Mapping the Distribution of Electron Temperature and Fe Charge States in the Corona with Total Solar Eclipse Observations

The inference of electron temperature from the ratio of the intensities of emission lines in the solar corona is valid only when the plasma is collisional. Once collisionless, thermodynamic ionization equilibrium no longer holds, and the inference of an electron temperature and its gradient from such measurements is no longer valid. At the heliocentric distance where the transition from a collision-dominated to a collisionless plasma occurs, the charge states of different elements are established, or frozen-in. These are the charge states which are subsequently measured in interplanetary space. We show in this study how the 2006 March 29 and 2008 August 1 eclipse observations of a number of Fe emission lines yield an empirical value for a distance, which we call Rt , where the emission changes from being collisionally to radiatively dominated. Rt ranges from 1.1 to 2.0 R ☉, depending on the charge state and the underlying coronal density structures.

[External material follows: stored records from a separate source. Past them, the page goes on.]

<file path="src/source/udma_defines.svh">
/*
 * micro-DMA sizing and register select layout
 * the channel count is tied to the 2-bit channel field of regsel
 * changing UDMA_CHANNELS alone is not supported
 */
`ifndef UDMA_DEFINES_SVH
`define UDMA_DEFINES_SVH

`define UDMA_CHANNELS 4             // fixed by regsel[3:2]
`define UDMA_DW 32                  // bus data width
`define UDMA_AW 32                  // byte address width

// regsel layout {group[1:0], channel[1:0], lane[1:0]}
`define UDMA_SEL_GROUP_LSB 4
`define UDMA_SEL_CH_LSB 2

`endif

</file>
<file path="src/source/udma_reg_pkg.sv">
/*
 * CPU register map of the micro-DMA
 * group codes follow regsel[5:4]; the NEST group is read only
 * regwe is expected one-hot, wider writes take precedence otherwise
 */
`default_nettype none

package udma_reg_pkg;

    typedef enum logic [1:0] {
        GRP_SRC      = 2'd0,    // source address
        GRP_DST      = 2'd1,    // destination address
        GRP_CNT_MODE = 2'd2,    // {8'd0, mode, count}
        GRP_NEST     = 2'd3     // interrupt nesting counter
    } reg_group_t;

    typedef enum logic [1:0] {
        WR_LONG,
        WR_WORD,
        WR_BYTE,
        WR_NONE
    } reg_width_t;

    // regwe[2] long, [1] word, [0] byte
    function automatic reg_width_t decode_width(input logic [2:0] we);
        if (we[2]) return WR_LONG;
        if (we[1]) return WR_WORD;
        if (we[0]) return WR_BYTE;
        return WR_NONE;
    endfunction

endpackage

`default_nettype wire

</file>
<file path="src/source/udma_xfer_pkg.sv">
/*
 * transfer encodings of the micro-DMA mode byte
 * mode[1:0] item size, mode[4:2] address mode, upper bits unused
 * reserved address modes 6 and 7 behave as FIXED
 */
`default_nettype none

package udma_xfer_pkg;

    typedef enum logic [1:0] {
        SZ_BYTE = 2'd0,
        SZ_WORD = 2'd1,
        SZ_LONG = 2'd2,
        SZ_RSVD = 2'd3          // handled as long
    } item_size_t;

    typedef enum logic [2:0] {
        AM_DST_INC = 3'd0,
        AM_DST_DEC = 3'd1,
        AM_SRC_INC = 3'd2,
        AM_SRC_DEC = 3'd3,
        AM_FIXED   = 3'd4,
        AM_COUNT   = 3'd5,      // no bus cycle, src += 1
        AM_RSV6    = 3'd6,
        AM_RSV7    = 3'd7
    } addr_mode_t;

    typedef enum logic [2:0] {
        ST_IDLE,
        ST_LOAD,
        ST_READ,
        ST_WRITE,
        ST_UPDATE
    } eng_state_t;

    // bytes per item, used for address stepping
    function automatic logic [2:0] item_bytes(input item_size_t sz);
        case (sz)
            SZ_BYTE: return 3'd1;
            SZ_WORD: return 3'd2;
            default: return 3'd4;
        endcase
    endfunction

endpackage

`default_nettype wire

</file>
<file path="src/source/udma_regs.sv">
/*
 * micro-DMA channel register file, four channels
 * partial writes land on the lane given by regsel[1:0], regout lags one cen cycle
 * a CPU write beats an engine update on the addressed register
 * do not write a channel while it has requests pending
 */
`timescale 1ns/100ps
`default_nettype none
`include "udma_defines.svh"

module udma_regs (
    input  wire                 clk,
    input  wire                 rst,
    input  wire                 cen,
    // CPU port
    input  wire [`UDMA_DW-1:0]  regin,
    input  wire [5:0]           regsel,
    input  wire [2:0]           regwe,
    input  wire                 int_inc,
    input  wire                 int_dec,
    output logic [`UDMA_DW-1:0] regout,
    // engine port
    input  wire [1:0]           eng_ch,
    input  wire                 upd,
    input  wire [`UDMA_AW-1:0]  new_src,
    input  wire [`UDMA_AW-1:0]  new_dst,
    input  wire [15:0]          new_cnt,
    output logic [`UDMA_AW-1:0] cur_src,
    output logic [`UDMA_AW-1:0] cur_dst,
    output logic [15:0]         cur_cnt,
    output logic [7:0]          cur_mode
);
    import udma_reg_pkg::*;

    logic [`UDMA_AW-1:0] sreg [0:`UDMA_CHANNELS-1];    // source addresses
    logic [`UDMA_AW-1:0] dreg [0:`UDMA_CHANNELS-1];    // destination addresses
    logic [15:0]         dmac [0:`UDMA_CHANNELS-1];    // item counts
    logic [7:0]          dmam [0:`UDMA_CHANNELS-1];    // mode bytes
    logic [15:0]         intnest;                      // nesting counter

    reg_group_t          grp;
    reg_width_t          wr_width;
    logic [1:0]          ch;
    logic [1:0]          lane;
    logic [`UDMA_DW-1:0] cm_old;    // count/mode word as the CPU sees it
    logic [`UDMA_DW-1:0] cm_new;

    // overlay the written lanes of din onto old
    function automatic logic [`UDMA_DW-1:0] merge_word(
        input logic [`UDMA_DW-1:0] old,
        input logic [`UDMA_DW-1:0] din,
        input reg_width_t          w,
        input logic [1:0]          ln
    );
        logic [`UDMA_DW-1:0] res;
        res = old;
        case (w)
            WR_LONG: res = din;
            WR_WORD: res[{ln[1], 4'd0} +: 16] = din[15:0];     // half picked by ln[1]
            WR_BYTE: res[{ln, 3'd0} +: 8] = din[7:0];
            default: ;
        endcase
        return res;
    endfunction

    assign grp      = reg_group_t'(regsel[`UDMA_SEL_GROUP_LSB +: 2]);
    assign ch       = regsel[`UDMA_SEL_CH_LSB +: 2];
    assign lane     = regsel[1:0];
    assign wr_width = decode_width(regwe);

    // word write to the upper half or byte lane 2 reaches the mode byte
    assign cm_old = {8'd0, dmam[ch], dmac[ch]};
    assign cm_new = merge_word(cm_old, regin, wr_width, lane);

    // engine view of the selected channel
    assign cur_src  = sreg[eng_ch];
    assign cur_dst  = dreg[eng_ch];
    assign cur_cnt  = dmac[eng_ch];
    assign cur_mode = dmam[eng_ch];

    always_ff @(posedge clk or posedge rst) begin
        if (rst) begin
            for (int i = 0; i < `UDMA_CHANNELS; i++) begin
                sreg[i] <= '0;
                dreg[i] <= '0;
                dmac[i] <= '0;
                dmam[i] <= '0;
            end
            intnest <= '0;
        end else if (cen) begin
            case ({int_inc, int_dec})
                2'b10:   intnest <= intnest + 16'd1;
                2'b01:   intnest <= intnest - 16'd1;
                default: ;                          // both or none, hold
            endcase
            if (upd) begin                          // engine write back
                sreg[eng_ch] <= new_src;
                dreg[eng_ch] <= new_dst;
                dmac[eng_ch] <= new_cnt;
            end
            if (wr_width != WR_NONE) begin          // later assignment wins over upd
                case (grp)
                    GRP_SRC: sreg[ch] <= merge_word(sreg[ch], regin, wr_width, lane);
                    GRP_DST: dreg[ch] <= merge_word(dreg[ch], regin, wr_width, lane);
                    GRP_CNT_MODE: begin
                        dmam[ch] <= cm_new[23:16];
                        dmac[ch] <= cm_new[15:0];   // byte lane 3 falls off
                    end
                    default: ;                      // nesting counter not writable
                endcase
            end
        end
    end

    // registered read mux
    always_ff @(posedge clk or posedge rst) begin
        if (rst) begin
            regout <= '0;
        end else if (cen) begin
            case (grp)
                GRP_SRC:      regout <= sreg[ch];
                GRP_DST:      regout <= dreg[ch];
                GRP_CNT_MODE: regout <= cm_old;
                default:      regout <= {16'd0, intnest};
            endcase
        end
    end

endmodule

`default_nettype wire

</file>
<file path="src/source/udma_engine.sv">
/*
 * micro-DMA transfer engine, one item per request, channel 0 first
 * Wishbone classic master, ack is only sampled on cen cycles
 * addresses must be aligned to the item size
 * a count of zero at start wraps to 16'hffff and gives no dma_end
 */
`timescale 1ns/100ps
`default_nettype none
`include "udma_defines.svh"

module udma_engine (
    input  wire                        clk,
    input  wire                        rst,
    input  wire                        cen,
    input  wire [`UDMA_CHANNELS-1:0]   req,
    // register file side
    output logic [1:0]                 eng_ch,
    input  wire [`UDMA_AW-1:0]         cur_src,
    input  wire [`UDMA_AW-1:0]         cur_dst,
    input  wire [15:0]                 cur_cnt,
    input  wire [7:0]                  cur_mode,
    output logic                       upd,
    output logic [`UDMA_AW-1:0]        new_src,
    output logic [`UDMA_AW-1:0]        new_dst,
    output logic [15:0]                new_cnt,
    output logic                       busy,
    output logic [`UDMA_CHANNELS-1:0]  dma_end,
    // Wishbone master
    output logic                       wb_cyc,
    output logic                       wb_stb,
    output logic                       wb_we,
    output logic [`UDMA_AW-1:0]        wb_adr,
    output logic [`UDMA_DW-1:0]        wb_dat_o,
    output logic [`UDMA_DW/8-1:0]      wb_sel,
    input  wire [`UDMA_DW-1:0]         wb_dat_i,
    input  wire                        wb_ack
);
    import udma_xfer_pkg::*;

    eng_state_t                state;
    logic [`UDMA_CHANNELS-1:0] pend;        // latched requests
    logic [`UDMA_CHANNELS-1:0] req_all;
    logic [`UDMA_CHANNELS-1:0] pick_oh;
    logic [`UDMA_CHANNELS-1:0] ch_oh;
    logic [1:0]                pick_ch;
    logic [1:0]                ch_q;
    logic [`UDMA_AW-1:0]       src_q;
    logic [`UDMA_AW-1:0]       dst_q;
    logic [15:0]               cnt_q;
    logic [7:0]                mode_q;
    item_size_t                size_q;
    addr_mode_t                amode_q;
    logic [`UDMA_AW-1:0]       step;

    function automatic logic [3:0] lane_sel(input item_size_t sz, input logic [1:0] a);
        case (sz)
            SZ_BYTE: return 4'b0001 << a;
            SZ_WORD: return a[1] ? 4'b1100 : 4'b0011;
            default: return 4'b1111;
        endcase
    endfunction

    // pick the item out of its lanes, right aligned
    function automatic logic [31:0] rd_item(input logic [31:0] d, input item_size_t sz,
                                            input logic [1:0] a);
        case (sz)
            SZ_BYTE: return {24'd0, d[{a, 3'd0} +: 8]};
            SZ_WORD: return {16'd0, d[{a[1], 4'd0} +: 16]};
            default: return d;
        endcase
    endfunction

    function automatic logic [31:0] wr_lanes(input logic [31:0] it, input item_size_t sz);
        case (sz)
            SZ_BYTE: return {4{it[7:0]}};
            SZ_WORD: return {2{it[15:0]}};
            default: return it;
        endcase
    endfunction

    assign req_all = pend | req;
    always_comb begin
        pick_ch = 2'd0;
        for (int i = `UDMA_CHANNELS - 1; i >= 0; i--) begin
            if (req_all[i]) pick_ch = i[1:0];   // lowest set bit wins
        end
    end
    assign pick_oh = {{(`UDMA_CHANNELS-1){1'b0}}, 1'b1} << pick_ch;
    assign ch_oh   = {{(`UDMA_CHANNELS-1){1'b0}}, 1'b1} << ch_q;

    assign eng_ch  = ch_q;
    assign size_q  = item_size_t'(mode_q[1:0]);
    assign amode_q = addr_mode_t'(mode_q[4:2]);
    assign step    = {{(`UDMA_AW-3){1'b0}}, item_bytes(size_q)};
    assign upd     = state == ST_UPDATE;
    assign busy    = state != ST_IDLE;
    assign dma_end = (upd && cen && new_cnt == 16'd0) ? ch_oh : '0;

    always_comb begin
        new_src = src_q;
        new_dst = dst_q;
        new_cnt = cnt_q - 16'd1;
        case (amode_q)
            AM_DST_INC: new_dst = dst_q + step;
            AM_DST_DEC: new_dst = dst_q - step;
            AM_SRC_INC: new_src = src_q + step;
            AM_SRC_DEC: new_src = src_q - step;
            AM_COUNT:   new_src = src_q + {{(`UDMA_AW-1){1'b0}}, 1'b1};
            default:    ;                           // fixed and reserved
        endcase
    end

    always_ff @(posedge clk or posedge rst) begin
        if (rst) begin
            state  <= ST_IDLE;
            pend   <= '0;
            ch_q   <= 2'd0;
            wb_cyc <= 1'b0;
            wb_stb <= 1'b0;
            wb_we  <= 1'b0;
        end else if (cen) begin
            pend <= req_all;                        // repeat pulses merge
            case (state)
                ST_IDLE: if (|req_all) begin
                    pend  <= req_all & ~pick_oh;
                    ch_q  <= pick_ch;
                    state <= ST_LOAD;
                end
                ST_LOAD: if (addr_mode_t'(cur_mode[4:2]) == AM_COUNT) begin
                    state <= ST_UPDATE;             // no bus cycle
                end else begin
                    wb_cyc <= 1'b1;
                    wb_stb <= 1'b1;
                    wb_we  <= 1'b0;
                    state  <= ST_READ;
                end
                ST_READ: if (wb_ack) begin
                    wb_cyc <= 1'b0;
                    wb_stb <= 1'b0;
                    state  <= ST_WRITE;
                end
                ST_WRITE: if (!wb_cyc) begin        // idle cycle between bus cycles
                    wb_cyc <= 1'b1;
                    wb_stb <= 1'b1;
                    wb_we  <= 1'b1;
                end else if (wb_ack) begin
                    wb_cyc <= 1'b0;
                    wb_stb <= 1'b0;
                    wb_we  <= 1'b0;
                    state  <= ST_UPDATE;
                end
                default: state <= ST_IDLE;          // UPDATE lasts one cycle
            endcase
        end
    end

    // transfer payload, stable while wb_cyc is high
    always_ff @(posedge clk) begin
        if (cen && state == ST_LOAD) begin
            src_q  <= cur_src;
            dst_q  <= cur_dst;
            cnt_q  <= cur_cnt;
            mode_q <= cur_mode;
            wb_adr <= cur_src;
            wb_sel <= lane_sel(item_size_t'(cur_mode[1:0]), cur_src[1:0]);
        end
        if (cen && state == ST_READ && wb_ack) begin
            wb_adr   <= dst_q;
            wb_sel   <= lane_sel(size_q, dst_q[1:0]);
            wb_dat_o <= wr_lanes(rd_item(wb_dat_i, size_q, src_q[1:0]), size_q);
        end
    end

endmodule

`default_nettype wire

</file>
<file path="src/source/udma_top.sv">
/*
 * micro-DMA top, register file plus transfer engine
 * req bits are one cen cycle pulses, busy falls when an item is done
 */
`timescale 1ns/100ps
`default_nettype none
`include "udma_defines.svh"

module udma_top (
    input  wire                        clk,
    input  wire                        rst,
    input  wire                        cen,
    input  wire [`UDMA_DW-1:0]         regin,
    input  wire [5:0]                  regsel,
    input  wire [2:0]                  regwe,
    input  wire                        int_inc,
    input  wire                        int_dec,
    output logic [`UDMA_DW-1:0]        regout,
    input  wire [`UDMA_CHANNELS-1:0]   req,
    output logic [`UDMA_CHANNELS-1:0]  dma_end,
    output logic                       busy,
    output logic                       wb_cyc,
    output logic                       wb_stb,
    output logic                       wb_we,
    output logic [`UDMA_AW-1:0]        wb_adr,
    output logic [`UDMA_DW-1:0]        wb_dat_o,
    output logic [`UDMA_DW/8-1:0]      wb_sel,
    input  wire [`UDMA_DW-1:0]         wb_dat_i,
    input  wire                        wb_ack
);
    logic [1:0]          eng_ch;        // channel under service
    logic                upd;
    logic [`UDMA_AW-1:0] cur_src, cur_dst, new_src, new_dst;
    logic [15:0]         cur_cnt, new_cnt;
    logic [7:0]          cur_mode;

    udma_regs u_regs (
        .clk, .rst, .cen, .regin, .regsel, .regwe, .int_inc, .int_dec, .regout,
        .eng_ch, .upd, .new_src, .new_dst, .new_cnt,
        .cur_src, .cur_dst, .cur_cnt, .cur_mode
    );

    udma_engine u_engine (
        .clk, .rst, .cen, .req,
        .eng_ch, .cur_src, .cur_dst, .cur_cnt, .cur_mode,
        .upd, .new_src, .new_dst, .new_cnt, .busy, .dma_end,
        .wb_cyc, .wb_stb, .wb_we, .wb_adr, .wb_dat_o, .wb_sel, .wb_dat_i, .wb_ack
    );

endmodule

`default_nettype wire

</file>
<file path="config.mk">
export PLATFORM = sky130hd
export DESIGN_NAME = udma_top
export DESIGN_NICKNAME = d
export VERILOG_FILES = /design/src/source/udma_reg_pkg.sv /design/src/source/udma_xfer_pkg.sv /design/src/source/udma_regs.sv /design/src/source/udma_engine.sv /design/src/source/udma_top.sv
export VERILOG_INCLUDE_DIRS = /design/src /design/src/source
export SDC_FILE = /design/constraint.sdc
export NUM_CORES = 2
export LEC_CHECK = 0
export BUFFER_PORTS_ARGS = -buffer_cell sky130_fd_sc_hd__buf_4
export CAP_MARGIN = 0
export CORE_ASPECT_RATIO = 0.75
export CORE_UTILIZATION = 35
export DETAILED_ROUTE_END_ITERATION = 6
export GPL_ROUTABILITY_DRIVEN = 0
export RECOVER_POWER = 100
export SYNTH_ARGS = -nofsm -noshare
export SYNTH_HDL_FRONTEND = slang
export SYNTH_SLANG_ARGS = --single-unit
export TNS_END_PERCENT = 1
</file>
<file path="constraint.sdc">
create_clock -name clk -period 18.8 [get_ports clk]
set_input_delay 2.82 -clock clk [delete_from_list [all_inputs] [get_ports clk]]
set_output_delay 2.82 -clock clk [all_outputs]
set_load 0.02 [all_outputs]
</file>
### After elaboration in Yosys (flattened, before gate mapping)

Cells that the tools add are included.

| word-level totals | value |
|---|---|
| register bits | 565 |
| input bits | 83 |
| output and inout bits | 108 |
| logic and storage cells | 230 |

| operators by class | value |
|---|---|
| add/subtract/negate cells | 10 |
| order comparisons | 4 |
| eq/ne operators | 24 |
| shifts and indexed selects | 10 |
| mux-type cells | 119 |
| bitwise gates (word level) | 5 |
| reduce and logical (&&, ||, !) cells | 27 |

Operators by type and width:

| kind | number |
|---|---|
| 128-bit two-way mux | 8 |
| 32-bit two-way mux | 18 |
| 128-bit bitwise mux | 4 |
| 32-bit one-hot mux with 3 select lines | 4 |
| 32-bit binary-select mux with 2-bit select | 4 |
| 64-bit two-way mux | 4 |
| 32-bit bitwise mux | 7 |
| 32-bit one-hot mux with 2 select lines | 3 |
| 64-bit bitwise mux | 2 |
| 32-bit demux with 2-bit select | 2 |
| 16-bit two-way mux | 6 |
| 24-bit one-hot mux with 3 select lines | 1 |
| 32-bit by 3-bit adder with 32-bit output | 2 |
| 16-bit binary-select mux with 2-bit select | 2 |
| 16-bit demux with 2-bit select | 2 |
| 32-bit by 3-bit subtractor with 32-bit output | 2 |
| 32-bit by 1-bit adder with 32-bit output (second input constant) | 1 |
| 8-bit binary-select mux with 2-bit select | 2 |
| 16-bit one-hot mux with 2 select lines | 1 |
| 16-bit by 7-bit variable shift with 32-bit output (first input constant) | 1 |
| 8-bit by 7-bit variable shift with 32-bit output (first input constant) | 1 |
| 16-bit by 7-bit variable part select with 32-bit output | 1 |
| 32-bit by 6-bit variable part select with 16-bit output | 1 |
| 32-bit by 6-bit variable part select with 8-bit output | 1 |
| other kinds (42) | 119 |

### Longest topological paths before layout

| logic depth | value |
|---|---|
| depth in word-level cells | 15 |
| mapped depth | 20 |
| gate-level depth less buffers | 18 |

### Hierarchy

Synthesis repeated with hierarchy kept, for this count alone.

| unflattened totals | value |
|---|---|
| cells, all modules | 3536 |
| area total of the unflattened synthesis | 36040.8 µm² |

Modules (own cells, without submodules):

| module | instances | cells each | area an instance (µm²) | sequential area each (µm²) |
|---|---|---|---|---|
| udma_regs | 1 | 2343 | 24694.9 | 10009.6 |
| udma_engine | 1 | 1193 | 11345.9 | 4894.7 |

### Worst setup path after synthesis

Ideal clock, no wire load.

| path | value |
|---|---|
| path type | input -> register |
| start | input port cen |
| end | register u_engine.wb_adr[0], enable pin |
| setup time | 0.377 ns |
| data arrival time | 8.225 ns |
| data required time | 18.423 ns |
| path slack | 10.197 ns |
| stages | 6 |
| path buffers | 3 |
| cells stage by stage | clkbuf_1 clkbuf_1 clkbuf_1 nand2_1 nor2_1 or2_2 |

| between the ends | value |
|---|---|
| word-level cells in the longest chain between the ends | 3 |
| elaborated cells between the ends (all ways) | 4 |
| those cells by class | reduce/logical (4) |

RTL lines:

| item | line | RTL |
|---|---|---|
| from (decl) | udma_top.sv:12 | `input wire cen,` |
| 1-bit logical AND (2 in series) | udma_engine.sv:167 | `if (cen && state == ST_READ && wb_ack) begin` |
| 2-bit nonzero test (no line) * | -- |  |
| to (signal assigned) | udma_engine.sv:164 | `wb_adr <= cur_src;` |
| to (signal assigned) | udma_engine.sv:168 | `wb_adr <= dst_q;` |
| to (decl) | udma_engine.sv:32 | `` output logic [`UDMA_AW-1:0] wb_adr, `` |

Every way passes the cells marked *; elsewhere a longest branch is shown, timed or not.
A chain may end at the register's enable or synchronous reset.

### Final worst setup path

| path | value |
|---|---|
| start | input port cen |
| end | register u_engine.wb_adr[8], enable pin |

The elaborated chain is that of the path after synthesis.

Beyond that distance, the intensity of the emission reflects the distribution of the corresponding Fe ion charge states. These observations thus yield the two-dimensional distribution of electron temperature and charge state measurements in the corona for the first time. The presence of the Fe X 637.4 nm and Fe XI 789.2 nm emission in open magnetic field regions below Rt , such as in coronal holes and the boundaries of streamers, and the absence of Fe XIII 1074.7 nm and Fe XIV 530.3 nm emission there indicate that the sources of the solar wind lie in regions where the electron temperature is less than 1.2 × 106 K. Beyond Rt , the extent of the Fe X [Fe9+] and Fe XI emission [Fe10+], in comparison with Fe XIII [Fe12+] and Fe XIV [Fe13+], matches the dominance of the Fe10+ charge states measured by the Solar Wind Ion Composition Spectrometer, SWICS, on Ulysses, at –43° latitude at 4 AU, in March-April 2006, and Fe9+ and Fe10+ charge states measured by SWICS on the Advanced Composition Explorer, ACE, in the ecliptic plane at 1 AU, at the time of both eclipses. The remarkable correspondence between these two measurements establishes the first direct link between the distribution of charge states in the corona and in interplanetary space.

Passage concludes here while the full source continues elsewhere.